Data shown: Begin

[config.mk]
export PLATFORM = sky130hd
export DESIGN_NAME = irq_controller
export DESIGN_NICKNAME = d
export VERILOG_FILES = /design/src/rtl/irq_controller.sv
export SDC_FILE = /design/constraint.sdc
export NUM_CORES = 1
export LEC_CHECK = 0
export BUFFER_PORTS_ARGS = -buffer_cell sky130_fd_sc_hd__buf_2
export CAP_MARGIN = 25
export CORE_MARGIN = 2
export CORE_UTILIZATION = 44
export DETAILED_ROUTE_END_ITERATION = 16
export PLACE_DENSITY = 0.66
export SYNTH_ARGS = -nofsm -noshare
export SYNTH_HDL_FRONTEND = slang
export SYNTH_HIERARCHICAL = 1
export SYNTH_SLANG_ARGS = --single-unit
[constraint.sdc]
create_clock -name clk -period 2.7 [get_ports clk]
set_input_delay 0.405 -clock clk [delete_from_list [all_inputs] [get_ports clk]]
set_output_delay 0.405 -clock clk [all_outputs]
set_load 0.03 [all_outputs]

Data shown: End

Activity: The lines you return should be those above that contain the word "constraint", every one of them.

Finished exercise:
export SDC_FILE = /design/constraint.sdc
[constraint.sdc]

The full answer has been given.